_Description of the task_
Return all lines of the records that contain the word "wire".

_Material for the task_
[src/rtl/uart_word_rx_if.sv]
// Purpose : bundles the serial line, rate select and receive results of uart_word_rx.
// Latency : n/a (signal bundle only).
// Backpressure: none; consumers must take Rx_Done / word_valid pulses when they occur.
//
// Signals:
//   Rs232_Rx   serial line, idles high (driven by the board / bench)
//   baud_set   rate select, 0=9600 1=19200 2=38400 3=57600 4..7=115200
//   data_byte  last good byte; Rx_Done pulses when it updates
//   word       last assembled word, MSB byte first; word_valid pulses when it updates
//   frame_err  pulse on a bad stop bit
//   uart_state high while a frame is being received
interface uart_word_rx_if;
    logic        Rs232_Rx;
    logic [2:0]  baud_set;
    logic [7:0]  data_byte;
    logic        Rx_Done;
    logic [31:0] word;
    logic        word_valid;
    logic        frame_err;
    logic        uart_state;

    // master: the side that owns the serial pin and consumes the results
    modport master (
        output Rs232_Rx, baud_set,
        input  data_byte, Rx_Done, word, word_valid, frame_err, uart_state
    );

    // slave: the receiver itself
    modport slave (
        input  Rs232_Rx, baud_set,
        output data_byte, Rx_Done, word, word_valid, frame_err, uart_state
    );
endinterface

[src/rtl/uart_word_rx.sv]
// Purpose : 8N1 UART receiver, 16x oversampled with 2-of-3 majority, packs 4 bytes into a word.
// Latency : Rx_Done one cycle after the stop-bit mid sample; word_valid one cycle after Rx_Done.
// Backpressure: none; results are single-cycle pulses with held data registers.
//
// Ports:
//   Clk    system clock (divider table is built for 50 MHz)
//   Rst_n  asynchronous active-low reset
//   rx_if  uart_word_rx_if.slave: Rs232_Rx/baud_set in; data_byte, Rx_Done,
//          word, word_valid, frame_err, uart_state out
module uart_word_rx #(
    parameter int CLK_FREQ     = 50_000_000,
    parameter int TIMEOUT_BITS = 20
) (
    input  logic          Clk,
    input  logic          Rst_n,
    uart_word_rx_if.slave rx_if
);

    // CLK_FREQ only documents the clock the fixed divider table assumes.
    if (CLK_FREQ != 50_000_000) begin : g_divider_table_assumes_50mhz
    end

    localparam int TO_TICKS = TIMEOUT_BITS * 16;
    localparam int TO_W     = $clog2(TO_TICKS + 1);

    typedef enum logic [1:0] {
        S_IDLE,
        S_START,
        S_DATA,
        S_STOP
    } state_t;

    // Divider reload value per rate; the period is DIV+1 clocks per tick.
    function automatic logic [8:0] div_max(input logic [2:0] sel);
        logic [8:0] v;
        case (sel)
            3'd0:    v = 9'd324;
            3'd1:    v = 9'd161;
            3'd2:    v = 9'd80;
            3'd3:    v = 9'd53;
            default: v = 9'd26;
        endcase
        return v;
    endfunction

    // Synchroniser and edge-detect history
    logic            rx_meta_q, rx_sync_q, rx_prev_q;

    state_t          state_q, state_d;
    logic [2:0]      baud_q, baud_d;
    logic [8:0]      div_q, div_d;
    logic [3:0]      tick_cnt_q, tick_cnt_d;
    logic [2:0]      bit_idx_q, bit_idx_d;
    logic [1:0]      smp_q, smp_d;
    logic [7:0]      shift_q, shift_d;
    logic [7:0]      data_byte_q, data_byte_d;
    logic            rx_done_q, rx_done_d;
    logic [31:0]     wsr_q, wsr_d;
    logic [1:0]      byte_cnt_q, byte_cnt_d;
    logic            word_pend_q, word_pend_d;
    logic [31:0]     word_q, word_d;
    logic            word_valid_q, word_valid_d;
    logic            frame_err_q, frame_err_d;
    logic [TO_W-1:0] to_cnt_q, to_cnt_d;

    logic tick;
    logic start_edge;
    logic maj;

    assign tick       = (div_q == div_max(baud_q));
    assign start_edge = (state_q == S_IDLE) && rx_prev_q && !rx_sync_q;
    // Only meaningful on the tick-9 sample: samples from ticks 7 and 8 plus the current line.
    assign maj        = (smp_q[0] & smp_q[1]) | (smp_q[0] & rx_sync_q) | (smp_q[1] & rx_sync_q);

    // The synchroniser resets to the idle-high line level so reset release
    // never looks like a start edge.
    always_ff @(posedge Clk or negedge Rst_n) begin
        if (!Rst_n) begin
            rx_meta_q <= 1'b1;
            rx_sync_q <= 1'b1;
            rx_prev_q <= 1'b1;
        end else begin
            rx_meta_q <= rx_if.Rs232_Rx;
            rx_sync_q <= rx_meta_q;
            rx_prev_q <= rx_sync_q;
        end
    end

    always_ff @(posedge Clk or negedge Rst_n) begin
        if (!Rst_n) begin
            state_q      <= S_IDLE;
            baud_q       <= 3'd0;
            div_q        <= 9'd0;
            tick_cnt_q   <= 4'd0;
            bit_idx_q    <= 3'd0;
            smp_q        <= 2'b00;
            shift_q      <= 8'h00;
            data_byte_q  <= 8'h00;
            rx_done_q    <= 1'b0;
            wsr_q        <= 32'h0;
            byte_cnt_q   <= 2'd0;
            word_pend_q  <= 1'b0;
            word_q       <= 32'h0;
            word_valid_q <= 1'b0;
            frame_err_q  <= 1'b0;
            to_cnt_q     <= '0;
        end else begin
            state_q      <= state_d;
            baud_q       <= baud_d;
            div_q        <= div_d;
            tick_cnt_q   <= tick_cnt_d;
            bit_idx_q    <= bit_idx_d;
            smp_q        <= smp_d;
            shift_q      <= shift_d;
            data_byte_q  <= data_byte_d;
            rx_done_q    <= rx_done_d;
            wsr_q        <= wsr_d;
            byte_cnt_q   <= byte_cnt_d;
            word_pend_q  <= word_pend_d;
            word_q       <= word_d;
            word_valid_q <= word_valid_d;
            frame_err_q  <= frame_err_d;
            to_cnt_q     <= to_cnt_d;
        end
    end

    always_comb begin
        state_d      = state_q;
        baud_d       = baud_q;
        div_d        = tick ? 9'd0 : div_q + 9'd1;
        tick_cnt_d   = tick_cnt_q;
        bit_idx_d    = bit_idx_q;
        smp_d        = smp_q;
        shift_d      = shift_q;
        data_byte_d  = data_byte_q;
        rx_done_d    = 1'b0;
        wsr_d        = wsr_q;
        byte_cnt_d   = byte_cnt_q;
        word_pend_d  = 1'b0;
        word_d       = word_q;
        word_valid_d = 1'b0;
        frame_err_d  = 1'b0;
        to_cnt_d     = to_cnt_q;

        // The 4th byte lands in wsr_q on the Rx_Done cycle; publish it one cycle later.
        if (word_pend_q) begin
            word_d       = wsr_q;
            word_valid_d = 1'b1;
        end

        case (state_q)
            S_IDLE: begin
                if (start_edge) begin
                    // Rate is latched here; baud_set is ignored for the rest of the frame.
                    state_d    = S_START;
                    baud_d     = rx_if.baud_set;
                    div_d      = 9'd0;
                    tick_cnt_d = 4'd0;
                    to_cnt_d   = '0;
                end else if (byte_cnt_q != 2'd0 && tick) begin
                    // Silent discard of a partial word left idle too long.
                    if (to_cnt_q == TO_W'(TO_TICKS - 1)) begin
                        to_cnt_d   = '0;
                        byte_cnt_d = 2'd0;
                        wsr_d      = 32'h0;
                    end else begin
                        to_cnt_d = to_cnt_q + TO_W'(1);
                    end
                end
            end

            default: begin
                if (tick) begin
                    tick_cnt_d = tick_cnt_q + 4'd1;

                    if (tick_cnt_q == 4'd7) smp_d[0] = rx_sync_q;
                    if (tick_cnt_q == 4'd8) smp_d[1] = rx_sync_q;

                    if (tick_cnt_q == 4'd9) begin
                        case (state_q)
                            S_START: begin
                                if (maj) state_d = S_IDLE;  // false start
                            end
                            S_DATA: begin
                                shift_d = {maj, shift_q[7:1]};  // LSB arrives first
                            end
                            S_STOP: begin
                                // Rest of the stop bit is not watched, so a
                                // back-to-back start edge is never missed.
                                state_d = S_IDLE;
                                if (maj) begin
                                    data_byte_d = shift_q;
                                    rx_done_d   = 1'b1;
                                    wsr_d       = {wsr_q[23:0], shift_q};
                                    if (byte_cnt_q == 2'd3) begin
                                        byte_cnt_d  = 2'd0;
                                        word_pend_d = 1'b1;
                                    end else begin
                                        byte_cnt_d = byte_cnt_q + 2'd1;
                                    end
                                end else begin
                                    frame_err_d = 1'b1;
                                    byte_cnt_d  = 2'd0;
                                    wsr_d       = 32'h0;
                                end
                            end
                            default: ;
                        endcase
                    end

                    if (tick_cnt_q == 4'd15) begin
                        case (state_q)
                            S_START: begin
                                state_d   = S_DATA;
                                bit_idx_d = 3'd0;
                            end
                            S_DATA: begin
                                if (bit_idx_q == 3'd7) state_d = S_STOP;
                                else                   bit_idx_d = bit_idx_q + 3'd1;
                            end
                            default: ;
                        endcase
                    end
                end
            end
        endcase
    end

    assign rx_if.data_byte  = data_byte_q;
    assign rx_if.Rx_Done    = rx_done_q;
    assign rx_if.word       = word_q;
    assign rx_if.word_valid = word_valid_q;
    assign rx_if.frame_err  = frame_err_q;
    assign rx_if.uart_state = (state_q != S_IDLE);

endmodule

[src/flat_wrapper.sv]
// flat-port wrapper written by rule: the top's interface ports become plain ports
module uart_word_rx_flat 
#(
    parameter int CLK_FREQ     = 50_000_000,
    parameter int TIMEOUT_BITS = 20
)
  (Clk, Rst_n, rx_if_Rs232_Rx, rx_if_baud_set, rx_if_data_byte, rx_if_Rx_Done, rx_if_word, rx_if_word_valid, rx_if_frame_err, rx_if_uart_state);
  uart_word_rx_if rx_if_i ();
  input  logic Clk;
  input  logic Rst_n;
  input wire logic [$bits(rx_if_i.Rs232_Rx)-1:0] rx_if_Rs232_Rx;
  input wire logic [$bits(rx_if_i.baud_set)-1:0] rx_if_baud_set;
  output wire logic [$bits(rx_if_i.data_byte)-1:0] rx_if_data_byte;
  output wire logic [$bits(rx_if_i.Rx_Done)-1:0] rx_if_Rx_Done;
  output wire logic [$bits(rx_if_i.word)-1:0] rx_if_word;
  output wire logic [$bits(rx_if_i.word_valid)-1:0] rx_if_word_valid;
  output wire logic [$bits(rx_if_i.frame_err)-1:0] rx_if_frame_err;
  output wire logic [$bits(rx_if_i.uart_state)-1:0] rx_if_uart_state;
  assign rx_if_i.Rs232_Rx = rx_if_Rs232_Rx;
  assign rx_if_i.baud_set = rx_if_baud_set;
  assign rx_if_data_byte = rx_if_i.data_byte;
  assign rx_if_Rx_Done = rx_if_i.Rx_Done;
  assign rx_if_word = rx_if_i.word;
  assign rx_if_word_valid = rx_if_i.word_valid;
  assign rx_if_frame_err = rx_if_i.frame_err;
  assign rx_if_uart_state = rx_if_i.uart_state;
  uart_word_rx #(.CLK_FREQ(CLK_FREQ), .TIMEOUT_BITS(TIMEOUT_BITS)) u_core (.Clk(Clk), .Rst_n(Rst_n), .rx_if(rx_if_i));
endmodule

_Result_
  input wire logic [$bits(rx_if_i.Rs232_Rx)-1:0] rx_if_Rs232_Rx;
  input wire logic [$bits(rx_if_i.baud_set)-1:0] rx_if_baud_set;
  output wire logic [$bits(rx_if_i.data_byte)-1:0] rx_if_data_byte;
  output wire logic [$bits(rx_if_i.Rx_Done)-1:0] rx_if_Rx_Done;
  output wire logic [$bits(rx_if_i.word)-1:0] rx_if_word;
  output wire logic [$bits(rx_if_i.word_valid)-1:0] rx_if_word_valid;
  output wire logic [$bits(rx_if_i.frame_err)-1:0] rx_if_frame_err;
  output wire logic [$bits(rx_if_i.uart_state)-1:0] rx_if_uart_state;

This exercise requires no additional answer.